Candidiasis Clinical Trial
Official title:
Fluconazole Versus Micafungin in Neonates With Suspected or Culture-proven Candidiasis: a Randomized Pharmacokinetic and Safety Study (TINN Project - Treat Infections iN Neonates)
This study is designed to determine whether micafungin is as efficacious as the current
standard of fluconazole, to compare the safety of the two drugs in the treatment of proven
neonatal candidiasis.
It is also designed to further elucidate the pharmacokinetics of the two products in the
growing and developing neonate and premature infant.
The epidemiology of candidiasis is rapidly changing; recent estimates are that nearly 50% of
Candida bloodstream isolates are non-albicans Candida species requiring the use of
treatments active against them.
Because of the high risk associated with candida infection in premature babies and
fluconazole prophylaxis is now recommended in Neonatal Intensive Care Units (NICUs) with a
high incidence in fungal infections. As candida infection is difficult to prove and requires
an urgent treatment, in particular to avoid central nervous system (CNS) infection,
treatment is often started in high risk patients when the infection is only suspected, i.e.
on clinical arguments without waiting for positive cultures (10% of cases).

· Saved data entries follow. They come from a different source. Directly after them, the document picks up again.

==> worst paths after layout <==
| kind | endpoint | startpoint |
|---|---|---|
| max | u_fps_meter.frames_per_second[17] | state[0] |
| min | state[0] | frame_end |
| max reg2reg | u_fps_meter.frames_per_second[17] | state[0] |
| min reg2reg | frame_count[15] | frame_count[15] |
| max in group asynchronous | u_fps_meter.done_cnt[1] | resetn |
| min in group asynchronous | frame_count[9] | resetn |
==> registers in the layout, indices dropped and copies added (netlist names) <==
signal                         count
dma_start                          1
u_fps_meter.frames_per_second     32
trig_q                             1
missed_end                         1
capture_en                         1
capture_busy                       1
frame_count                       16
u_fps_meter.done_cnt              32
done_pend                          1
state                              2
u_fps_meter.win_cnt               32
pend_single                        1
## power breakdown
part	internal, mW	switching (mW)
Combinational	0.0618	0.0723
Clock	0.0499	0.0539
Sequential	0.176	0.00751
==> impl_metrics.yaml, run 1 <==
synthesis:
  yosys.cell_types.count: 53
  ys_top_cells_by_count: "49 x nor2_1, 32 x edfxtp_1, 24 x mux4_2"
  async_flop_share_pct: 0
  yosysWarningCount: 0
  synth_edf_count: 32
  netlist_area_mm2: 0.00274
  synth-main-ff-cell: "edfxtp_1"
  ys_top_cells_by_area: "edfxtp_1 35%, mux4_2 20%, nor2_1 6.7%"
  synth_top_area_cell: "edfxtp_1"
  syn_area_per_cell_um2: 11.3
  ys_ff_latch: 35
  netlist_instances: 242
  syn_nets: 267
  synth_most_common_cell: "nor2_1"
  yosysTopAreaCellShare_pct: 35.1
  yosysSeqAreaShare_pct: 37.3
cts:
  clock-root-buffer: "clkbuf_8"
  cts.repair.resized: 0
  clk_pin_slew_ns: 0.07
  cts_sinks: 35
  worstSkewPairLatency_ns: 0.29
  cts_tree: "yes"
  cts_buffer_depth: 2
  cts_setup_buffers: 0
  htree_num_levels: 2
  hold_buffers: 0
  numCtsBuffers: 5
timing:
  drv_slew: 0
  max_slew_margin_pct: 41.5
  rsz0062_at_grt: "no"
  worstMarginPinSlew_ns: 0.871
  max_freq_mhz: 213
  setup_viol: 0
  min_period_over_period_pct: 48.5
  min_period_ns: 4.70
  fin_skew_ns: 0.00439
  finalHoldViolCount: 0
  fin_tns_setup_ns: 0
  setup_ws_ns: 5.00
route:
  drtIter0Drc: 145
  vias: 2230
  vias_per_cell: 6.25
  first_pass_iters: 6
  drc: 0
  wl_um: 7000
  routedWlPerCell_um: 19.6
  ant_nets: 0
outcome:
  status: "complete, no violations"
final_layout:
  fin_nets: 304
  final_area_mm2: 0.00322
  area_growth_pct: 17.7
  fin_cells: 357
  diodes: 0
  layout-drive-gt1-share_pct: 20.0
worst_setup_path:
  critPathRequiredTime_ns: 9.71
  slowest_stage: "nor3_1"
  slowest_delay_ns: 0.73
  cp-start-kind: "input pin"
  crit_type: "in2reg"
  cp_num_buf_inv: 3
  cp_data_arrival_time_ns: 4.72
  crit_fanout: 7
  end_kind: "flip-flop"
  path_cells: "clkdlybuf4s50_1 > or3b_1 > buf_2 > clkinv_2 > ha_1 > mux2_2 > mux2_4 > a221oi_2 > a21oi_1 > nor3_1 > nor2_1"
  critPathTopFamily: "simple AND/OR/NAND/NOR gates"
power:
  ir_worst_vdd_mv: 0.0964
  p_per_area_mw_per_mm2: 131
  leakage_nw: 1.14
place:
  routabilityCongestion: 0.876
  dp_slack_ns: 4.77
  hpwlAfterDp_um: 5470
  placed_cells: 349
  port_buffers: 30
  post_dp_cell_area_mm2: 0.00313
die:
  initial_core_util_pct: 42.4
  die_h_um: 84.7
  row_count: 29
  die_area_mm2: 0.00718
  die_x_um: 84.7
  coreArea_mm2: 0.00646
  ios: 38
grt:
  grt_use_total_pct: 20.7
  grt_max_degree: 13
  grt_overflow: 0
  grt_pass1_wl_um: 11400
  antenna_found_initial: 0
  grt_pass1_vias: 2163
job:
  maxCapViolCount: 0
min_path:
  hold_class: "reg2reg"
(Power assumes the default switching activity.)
$ cat config.mk
export PLATFORM = sky130hd
export DESIGN_NAME = bcd_time_counter
export DESIGN_NICKNAME = d
export VERILOG_FILES = /design/src/rtl/clock_pkg.sv /design/src/rtl/bcd_mod_counter.sv /design/src/rtl/bcd_time_counter.sv
export SDC_FILE = /design/constraint.sdc
export NUM_CORES = 1
export LEC_CHECK = 0
export BUFFER_PORTS_ARGS = -buffer_cell sky130_fd_sc_hd__buf_2
export CAP_MARGIN = 40
export CORE_MARGIN = 2
export CORE_UTILIZATION = 38
export DETAILED_ROUTE_END_ITERATION = 8
export PLACE_DENSITY = 0.72
export SLEW_MARGIN = 20
export SYNTH_ARGS = -nofsm -noshare
export SYNTH_HDL_FRONTEND = slang
export SYNTH_SLANG_ARGS = --single-unit
$ cat constraint.sdc
create_clock -name clk_100MHz_i -period 2 [get_ports clk_100MHz_i]
set_input_delay 0.1 -clock clk_100MHz_i [delete_from_list [all_inputs] [get_ports clk_100MHz_i]]
set_output_delay 0.1 -clock clk_100MHz_i [all_outputs]
set_load 0.005 [all_outputs]
$ cat src/rtl/clock_pkg.sv
// Shared types, limits and BCD helpers for the time-of-day counter.
package clock_pkg;

   typedef enum logic [1:0] {
      RUN    = 2'd0,
      PAUSED = 2'd1,
      LOAD   = 2'd2
   } state_t;

   typedef logic [7:0] bcd2_t;

   localparam bcd2_t SEC_MAX  = 8'h59;
   localparam bcd2_t MIN_MAX  = 8'h59;
   localparam bcd2_t HR24_MAX = 8'h23;
   localparam bcd2_t HR12_MAX = 8'h12;

   function automatic bcd2_t bcd2_inc(input bcd2_t v);
      return (v[3:0] == 4'd9) ? {v[7:4] + 4'd1, 4'd0} : {v[7:4], v[3:0] + 4'd1};
   endfunction

   // Packed BCD compares numerically once both digits are known to be 0..9.
   function automatic logic bcd2_in_range(input bcd2_t v, input bcd2_t lo, input bcd2_t hi);
      return (v[7:4] <= 4'd9) && (v[3:0] <= 4'd9) && (v >= lo) && (v <= hi);
   endfunction

endpackage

Fluconazole has not been approved for use in the treatment of neonatal candidiasis. In
contrast, the efficacy of echinocandins for the treatment of invasive candidiasis has been
suggested by pre-clinical and clinical studies.

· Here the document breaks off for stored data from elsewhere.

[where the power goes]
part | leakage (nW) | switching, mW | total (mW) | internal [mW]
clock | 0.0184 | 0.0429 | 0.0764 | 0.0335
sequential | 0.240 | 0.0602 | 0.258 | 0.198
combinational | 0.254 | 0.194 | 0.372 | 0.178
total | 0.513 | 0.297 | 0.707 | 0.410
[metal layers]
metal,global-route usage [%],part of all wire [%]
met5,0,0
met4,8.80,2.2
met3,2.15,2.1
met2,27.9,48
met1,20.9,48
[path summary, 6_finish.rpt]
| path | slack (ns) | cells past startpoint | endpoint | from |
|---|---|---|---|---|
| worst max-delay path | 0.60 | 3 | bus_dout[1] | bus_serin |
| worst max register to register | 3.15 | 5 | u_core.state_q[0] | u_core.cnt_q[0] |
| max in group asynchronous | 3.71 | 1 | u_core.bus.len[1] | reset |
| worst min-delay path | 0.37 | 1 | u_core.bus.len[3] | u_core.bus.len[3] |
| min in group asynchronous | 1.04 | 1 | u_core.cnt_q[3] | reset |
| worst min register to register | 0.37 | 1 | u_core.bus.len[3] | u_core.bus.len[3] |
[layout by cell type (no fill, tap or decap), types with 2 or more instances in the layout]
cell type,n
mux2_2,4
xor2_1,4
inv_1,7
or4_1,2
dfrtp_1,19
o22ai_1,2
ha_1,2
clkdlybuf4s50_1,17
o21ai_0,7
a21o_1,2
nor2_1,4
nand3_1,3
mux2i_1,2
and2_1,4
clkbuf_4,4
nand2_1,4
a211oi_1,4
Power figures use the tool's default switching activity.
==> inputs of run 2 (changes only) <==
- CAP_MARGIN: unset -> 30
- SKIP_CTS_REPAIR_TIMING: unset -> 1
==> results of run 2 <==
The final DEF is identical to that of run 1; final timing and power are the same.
--- src/rtl/fft_scale_restore_unit.sv ---
// ---------------------------------------------------------------------------
// fft_scale_restore_unit
// Restores the true magnitude of frame-based FFT results by left-shifting
// every sample of a frame by the accumulated rescale count, with optional
// saturation and a per-frame count of overflowing samples.
// Ports:
//   clk_i, reset_n_i   : clock (rising edge) and asynchronous active-low reset
//   enable_i           : low stalls intake (output still drains)
//   saturation_en_i    : 1 = clamp on overflow, 0 = keep low DATA_WIDTH bits
//   frame_len_i        : samples per frame (0 treated as 1), latched per frame
//   scale_factor_i     : shift amount, latched on the first beat of a frame
//   in_if  (slave)     : input sample stream
//   out_if (master)    : restored sample stream with last-of-frame marker
//   frame_done_o       : pulse when the last beat of a frame transfers out
//   busy_o             : frame in progress or output register occupied
//   applied_shift_o    : shift used for the current/last frame
//   sat_count_o        : overflowing samples in the current/last frame
// ---------------------------------------------------------------------------
module fft_scale_restore_unit #(
    parameter int DATA_WIDTH         = 16,
    parameter int SCALE_FACTOR_WIDTH = 8,
    parameter int FRAME_LEN_WIDTH    = 12
) (
    input  logic                          clk_i,
    input  logic                          reset_n_i,
    input  logic                          enable_i,
    input  logic                          saturation_en_i,
    input  logic [FRAME_LEN_WIDTH-1:0]    frame_len_i,
    input  logic [SCALE_FACTOR_WIDTH-1:0] scale_factor_i,
    fft_scale_restore_unit_if.slave       in_if,
    fft_scale_restore_unit_if.master      out_if,
    output logic                          frame_done_o,
    output logic                          busy_o,
    output logic [4:0]                    applied_shift_o,
    output logic [7:0]                    sat_count_o
);
    localparam int EXT_W     = DATA_WIDTH + 15;
    localparam int MAX_SHIFT = DATA_WIDTH - 1;
    localparam logic [DATA_WIDTH-1:0] POS_MAX = {1'b0, {(DATA_WIDTH-1){1'b1}}};
    localparam logic [DATA_WIDTH-1:0] NEG_MIN = {1'b1, {(DATA_WIDTH-1){1'b0}}};

    typedef enum logic {IDLE, ACTIVE} state_t;

    state_t                      state_q, state_d;
    logic [FRAME_LEN_WIDTH-1:0]  cnt_q, cnt_d;
    logic [FRAME_LEN_WIDTH-1:0]  len_q, len_d;
    logic [4:0]                  shift_q, shift_d;
    logic [7:0]                  sat_q, sat_d;
    logic                        last_d;
    logic [DATA_WIDTH-1:0]       real_q, imag_q;
    logic                        valid_q, last_q;

    logic                        accept;
    logic [31:0]                 sf_wide;
    logic [4:0]                  shift_new, shift_use;
    logic [FRAME_LEN_WIDTH-1:0]  len_new;
    logic [1:0][DATA_WIDTH-1:0]  comp_in, comp_out;
    logic [1:0]                  comp_ovf;
    logic                        sample_ovf;

    // Reset gating keeps the accept signal low while reset is held.
    assign in_if.ready = reset_n_i && enable_i && (!valid_q || out_if.ready);
    assign accept      = in_if.valid && in_if.ready;

    assign sf_wide   = 32'(scale_factor_i);
    assign shift_new = (sf_wide > 32'(MAX_SHIFT)) ? 5'(MAX_SHIFT) : 5'(sf_wide);
    // The first beat of a frame already uses the shift being latched.
    assign shift_use = (state_q == IDLE) ? shift_new : shift_q;
    assign len_new   = (frame_len_i == '0) ? FRAME_LEN_WIDTH'(1) : frame_len_i;

    assign comp_in[0] = in_if.data_real;
    assign comp_in[1] = in_if.data_imag;

    // Per component: 15 guard bits hold any shift up to DATA_WIDTH-1 without
    // loss, so overflow is simply "upper bits are not all copies of the sign".
    for (genvar gi = 0; gi < 2; gi++) begin : g_comp
        logic [EXT_W-1:0] ext;
        logic [EXT_W-1:0] shl;
        assign ext           = {{15{comp_in[gi][DATA_WIDTH-1]}}, comp_in[gi]};
        assign shl           = ext << shift_use;
        assign comp_ovf[gi]  = !((&shl[EXT_W-1:DATA_WIDTH-1]) ||
                                 !(|shl[EXT_W-1:DATA_WIDTH-1]));
        assign comp_out[gi]  = (comp_ovf[gi] && saturation_en_i)
                             ? (shl[EXT_W-1] ? NEG_MIN : POS_MAX)
                             : shl[DATA_WIDTH-1:0];
    end

    assign sample_ovf = |comp_ovf;

    always_comb begin
        state_d = state_q;
        cnt_d   = cnt_q;
        len_d   = len_q;
        shift_d = shift_q;
        sat_d   = sat_q;
        last_d  = 1'b0;
        if (accept) begin
            case (state_q)
                IDLE: begin
                    shift_d = shift_new;
                    len_d   = len_new;
                    sat_d   = {7'd0, sample_ovf};
                    if (len_new == FRAME_LEN_WIDTH'(1)) begin
                        // Single-beat frame: complete immediately.
                        last_d = 1'b1;
                        cnt_d  = '0;
                    end else begin
                        cnt_d   = FRAME_LEN_WIDTH'(1);
                        state_d = ACTIVE;
                    end
                end
                ACTIVE: begin
                    if (sample_ovf && (sat_q != 8'hFF)) begin
                        sat_d = sat_q + 8'd1;
                    end
                    if (cnt_q == len_q - FRAME_LEN_WIDTH'(1)) begin
                        last_d  = 1'b1;
                        cnt_d   = '0;
                        state_d = IDLE;
                    end else begin
                        cnt_d = cnt_q + FRAME_LEN_WIDTH'(1);
                    end
                end
                default: state_d = IDLE;
            endcase
        end
    end

    always_ff @(posedge clk_i or negedge reset_n_i) begin
        if (!reset_n_i) begin
            state_q <= IDLE;
            cnt_q   <= '0;
            len_q   <= '0;
            shift_q <= '0;
            sat_q   <= '0;
            real_q  <= '0;
            imag_q  <= '0;
            valid_q <= 1'b0;
            last_q  <= 1'b0;
        end else begin
            state_q <= state_d;
            cnt_q   <= cnt_d;
            len_q   <= len_d;
            shift_q <= shift_d;
            sat_q   <= sat_d;
            if (accept) begin
                valid_q <= 1'b1;
                real_q  <= comp_out[0];
                imag_q  <= comp_out[1];
                last_q  <= last_d;
            end else if (out_if.ready) begin
                valid_q <= 1'b0;
            end
        end
    end

    assign out_if.data_real = real_q;
    assign out_if.data_imag = imag_q;
    assign out_if.valid     = valid_q;
    assign out_if.last      = last_q;
    assign frame_done_o     = valid_q && out_if.ready && last_q;
    assign busy_o           = (state_q == ACTIVE) || valid_q;
    assign applied_shift_o  = shift_q;
    assign sat_count_o      = sat_q;
endmodule

--- src/flat_wrapper.sv ---
// flat-port wrapper written by rule: the top's interface ports become plain ports
module fft_scale_restore_unit_flat 
#(
    parameter int DATA_WIDTH         = 16,
    parameter int SCALE_FACTOR_WIDTH = 8,
    parameter int FRAME_LEN_WIDTH    = 12
)
  (clk_i, reset_n_i, enable_i, saturation_en_i, frame_len_i, scale_factor_i, frame_done_o, busy_o, applied_shift_o, sat_count_o, in_if_data_real, in_if_data_imag, in_if_valid, in_if_ready, out_if_data_real, out_if_data_imag, out_if_valid, out_if_last, out_if_ready);
  fft_scale_restore_unit_if #(.DATA_WIDTH(DATA_WIDTH)) in_if_i ();
  fft_scale_restore_unit_if #(.DATA_WIDTH(DATA_WIDTH)) out_if_i ();
  input  logic clk_i;
  input  logic reset_n_i;
  input  logic enable_i;
  input  logic saturation_en_i;
  input  logic [FRAME_LEN_WIDTH-1:0] frame_len_i;
  input  logic [SCALE_FACTOR_WIDTH-1:0] scale_factor_i;
  output logic frame_done_o;
  output logic busy_o;
  output logic [4:0] applied_shift_o;
  output logic [7:0] sat_count_o;
  input wire logic [$bits(in_if_i.data_real)-1:0] in_if_data_real;
  input wire logic [$bits(in_if_i.data_imag)-1:0] in_if_data_imag;
  input wire logic [$bits(in_if_i.valid)-1:0] in_if_valid;
  output wire logic [$bits(in_if_i.ready)-1:0] in_if_ready;
  output wire logic [$bits(out_if_i.data_real)-1:0] out_if_data_real;
  output wire logic [$bits(out_if_i.data_imag)-1:0] out_if_data_imag;
  output wire logic [$bits(out_if_i.valid)-1:0] out_if_valid;
  output wire logic [$bits(out_if_i.last)-1:0] out_if_last;
  input wire logic [$bits(out_if_i.ready)-1:0] out_if_ready;
  assign in_if_i.data_real = in_if_data_real;
  assign in_if_i.data_imag = in_if_data_imag;
  assign in_if_i.valid = in_if_valid;
  assign in_if_ready = in_if_i.ready;
  assign out_if_data_real = out_if_i.data_real;
  assign out_if_data_imag = out_if_i.data_imag;
  assign out_if_valid = out_if_i.valid;
  assign out_if_last = out_if_i.last;
  assign out_if_i.ready = out_if_ready;
  fft_scale_restore_unit #(.DATA_WIDTH(DATA_WIDTH), .SCALE_FACTOR_WIDTH(SCALE_FACTOR_WIDTH), .FRAME_LEN_WIDTH(FRAME_LEN_WIDTH)) u_core (.clk_i(clk_i), .reset_n_i(reset_n_i), .enable_i(enable_i), .saturation_en_i(saturation_en_i), .frame_len_i(frame_len_i), .scale_factor_i(scale_factor_i), .in_if(in_if_i), .out_if(out_if_i), .frame_done_o(frame_done_o), .busy_o(busy_o), .applied_shift_o(applied_shift_o), .sat_count_o(sat_count_o));
endmodule
--- src/rtl/encoder_if.sv ---
`default_nettype none
// ============================================================================
//  Module      : encoder_if
//  Description : Character-in / symbol-out bundle for the 8b/10b encoder.
//                The master side presents bytes; the slave side returns
//                10-bit symbols, the error flag and the running disparity.
//  Revision    : 1.0  initial release
// ============================================================================
interface encoder_if;
    logic [7:0] TxParallel_8;
    logic       TxDataK;
    logic       TxValid;
    logic [9:0] TxParallel_10;
    logic       TxValid_10;
    logic       code_error;
    logic       RunDisp;

    modport master (
        output TxParallel_8, TxDataK, TxValid,
        input  TxParallel_10, TxValid_10, code_error, RunDisp
    );

    modport slave (
        input  TxParallel_8, TxDataK, TxValid,
        output TxParallel_10, TxValid_10, code_error, RunDisp
    );
endinterface
`default_nettype wire

--- src/rtl/encoder.sv ---
`default_nettype none
// ============================================================================
//  Module      : encoder
//  Description : IEEE 802.3 clause 36 8b/10b encoder. One character per
//                clock, one cycle latency, registered outputs. Unsupported
//                K characters are sent as the matching D character and
//                flagged on code_error.
//  Revision    : 1.0  initial release
// ============================================================================
module encoder (
    input  wire logic BitCLK_10,
    input  wire logic Reset,
    encoder_if.slave  bus
);
    localparam logic [5:0] c_K28_6B = 6'b001111;   // K28 6b code, RD- column
    localparam logic [3:0] c_A7_4B  = 4'b0111;     // alternate y=7 code, RD- column

    // Data 5b/6b table, RD- column, written abcdei (a is the MSB here).
    function automatic logic [5:0] data6Neg(input logic [4:0] x);
        logic [5:0] c;
        case (x)
            5'd0:  c = 6'b100111;  5'd1:  c = 6'b011101;
            5'd2:  c = 6'b101101;  5'd3:  c = 6'b110001;
            5'd4:  c = 6'b110101;  5'd5:  c = 6'b101001;
            5'd6:  c = 6'b011001;  5'd7:  c = 6'b111000;
            5'd8:  c = 6'b111001;  5'd9:  c = 6'b100101;
            5'd10: c = 6'b010101;  5'd11: c = 6'b110100;
            5'd12: c = 6'b001101;  5'd13: c = 6'b101100;
            5'd14: c = 6'b011100;  5'd15: c = 6'b010111;
            5'd16: c = 6'b011011;  5'd17: c = 6'b100011;
            5'd18: c = 6'b010011;  5'd19: c = 6'b110010;
            5'd20: c = 6'b001011;  5'd21: c = 6'b101010;
            5'd22: c = 6'b011010;  5'd23: c = 6'b111010;
            5'd24: c = 6'b110011;  5'd25: c = 6'b100110;
            5'd26: c = 6'b010110;  5'd27: c = 6'b110110;
            5'd28: c = 6'b001110;  5'd29: c = 6'b101110;
            5'd30: c = 6'b011110;
            default: c = 6'b101011;
        endcase
        return c;
    endfunction

    // Data 3b/4b table (primary codes), RD- column, written fghj.
    function automatic logic [3:0] data4Neg(input logic [2:0] y);
        logic [3:0] c;
        case (y)
            3'd0: c = 4'b1011;  3'd1: c = 4'b1001;
            3'd2: c = 4'b0101;  3'd3: c = 4'b1100;
            3'd4: c = 4'b1101;  3'd5: c = 4'b1010;
            3'd6: c = 4'b0110;
            default: c = 4'b1110;
        endcase
        return c;
    endfunction

    // K28 3b/4b table, RD- column; every RD+ entry is the complement.
    function automatic logic [3:0] k4Neg(input logic [2:0] y);
        logic [3:0] c;
        case (y)
            3'd0: c = 4'b1011;  3'd1: c = 4'b0110;
            3'd2: c = 4'b1010;  3'd3: c = 4'b1100;
            3'd4: c = 4'b1101;  3'd5: c = 4'b0101;
            3'd6: c = 4'b1001;
            default: c = 4'b0111;
        endcase
        return c;
    endfunction

    // Running disparity after a 6b sub-block.
    function automatic logic rdAfter6(input logic rd, input logic [5:0] s);
        logic r;
        if ($countones(s) > 3)      r = 1'b1;
        else if ($countones(s) < 3) r = 1'b0;
        else if (s == 6'b000111)    r = 1'b1;
        else if (s == 6'b111000)    r = 1'b0;
        else                        r = rd;
        return r;
    endfunction

    // Running disparity after a 4b sub-block.
    function automatic logic rdAfter4(input logic rd, input logic [3:0] s);
        logic r;
        if ($countones(s) > 2)      r = 1'b1;
        else if ($countones(s) < 2) r = 1'b0;
        else if (s == 4'b0011)      r = 1'b1;
        else if (s == 4'b1100)      r = 1'b0;
        else                        r = rd;
        return r;
    endfunction

    // abcdeifghj (a first) to the output layout with a at bit 0.
    function automatic logic [9:0] toWire(input logic [9:0] s);
        logic [9:0] r;
        for (int i = 0; i < 10; i++) r[i] = s[9 - i];
        return r;
    endfunction

    logic [9:0] r_sym;
    logic       r_valid;
    logic       r_err;
    logic       r_rd;

    logic [4:0] w_x;
    logic [2:0] w_y;
    logic       w_isK28;
    logic       w_isKx7;
    logic       w_kErr;
    logic [5:0] w_6neg;
    logic       w_6comp;
    logic [5:0] w_6;
    logic       w_rdMid;
    logic       w_useA7;
    logic [3:0] w_4neg;
    logic       w_4comp;
    logic [3:0] w_4;
    logic       w_rdEnd;

    assign w_x     = bus.TxParallel_8[4:0];
    assign w_y     = bus.TxParallel_8[7:5];
    assign w_isK28 = bus.TxDataK && (w_x == 5'd28);
    assign w_isKx7 = bus.TxDataK && (w_y == 3'd7) &&
                     (w_x inside {5'd23, 5'd27, 5'd29, 5'd30});
    assign w_kErr  = bus.TxDataK && !w_isK28 && !w_isKx7;

    // 6b sub-block: unbalanced codes and D.7 flip polarity at RD+.
    assign w_6neg  = w_isK28 ? c_K28_6B : data6Neg(w_x);
    assign w_6comp = ($countones(w_6neg) != 3) || (w_x == 5'd7);
    assign w_6     = (r_rd && w_6comp) ? ~w_6neg : w_6neg;
    assign w_rdMid = rdAfter6(r_rd, w_6);

    // A7 avoids a run of five across the 6b/4b boundary; K23/27/29/30.7 always use it.
    assign w_useA7 = !w_isK28 && (w_y == 3'd7) &&
                     (w_isKx7 ||
                      (!w_rdMid && (w_x inside {5'd17, 5'd18, 5'd20})) ||
                      ( w_rdMid && (w_x inside {5'd11, 5'd13, 5'd14})));
    assign w_4neg  = w_isK28 ? k4Neg(w_y) : (w_useA7 ? c_A7_4B : data4Neg(w_y));
    assign w_4comp = w_isK28 || ($countones(w_4neg) != 2) ||
                     (w_y == 3'd3) || (w_y == 3'd7);
    assign w_4     = (w_rdMid && w_4comp) ? ~w_4neg : w_4neg;
    assign w_rdEnd = rdAfter4(w_rdMid, w_4);

    // Output register: capture a symbol on each accepted character, hold otherwise.
    always_ff @(posedge BitCLK_10 or posedge Reset) begin
        if (Reset) begin
            r_sym   <= 10'h000;
            r_valid <= 1'b0;
            r_err   <= 1'b0;
            r_rd    <= 1'b0;
        end else begin
            r_valid <= bus.TxValid;
            r_err   <= bus.TxValid && w_kErr;
            if (bus.TxValid) begin
                r_sym <= toWire({w_6, w_4});
                r_rd  <= w_rdEnd;
            end
        end
    end

    assign bus.TxParallel_10 = r_sym;
    assign bus.TxValid_10    = r_valid;
    assign bus.code_error    = r_err;
    assign bus.RunDisp       = r_rd;

endmodule
`default_nettype wire

--- src/flat_wrapper.sv ---
// flat-port wrapper written by rule: the top's interface ports become plain ports
module encoder_flat 
  (BitCLK_10, Reset, bus_TxParallel_8, bus_TxDataK, bus_TxValid, bus_TxParallel_10, bus_TxValid_10, bus_code_error, bus_RunDisp);
  encoder_if bus_i ();
  input  wire logic BitCLK_10;
  input  wire logic Reset;
  input wire logic [$bits(bus_i.TxParallel_8)-1:0] bus_TxParallel_8;
  input wire logic [$bits(bus_i.TxDataK)-1:0] bus_TxDataK;
  input wire logic [$bits(bus_i.TxValid)-1:0] bus_TxValid;
  output wire logic [$bits(bus_i.TxParallel_10)-1:0] bus_TxParallel_10;
  output wire logic [$bits(bus_i.TxValid_10)-1:0] bus_TxValid_10;
  output wire logic [$bits(bus_i.code_error)-1:0] bus_code_error;
  output wire logic [$bits(bus_i.RunDisp)-1:0] bus_RunDisp;
  assign bus_i.TxParallel_8 = bus_TxParallel_8;
  assign bus_i.TxDataK = bus_TxDataK;
  assign bus_i.TxValid = bus_TxValid;
  assign bus_TxParallel_10 = bus_i.TxParallel_10;
  assign bus_TxValid_10 = bus_i.TxValid_10;
  assign bus_code_error = bus_i.code_error;
  assign bus_RunDisp = bus_i.RunDisp;
  encoder u_core (.BitCLK_10(BitCLK_10), .Reset(Reset), .bus(bus_i));
endmodule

Related to Micafungin, the available data suggest that only dosages that are greater than
what currently recommended in infants (2 to 4 mg/kg/day) may ensure adequate coverage of the
CNS, given that ability of low dosages of micafungin to penetrate the cerebrospinal
compartment and to diffuse in the cerebrospinal fluid is deemed suboptimal.
The doses that will be administered are higher that currently used in order to optimize
efficacy, and the concept of a loading dose that will be used for both drugs in this
project, is present in antifungal treatment strategies for adults, but it has never been
applied to infants and preterm neonates.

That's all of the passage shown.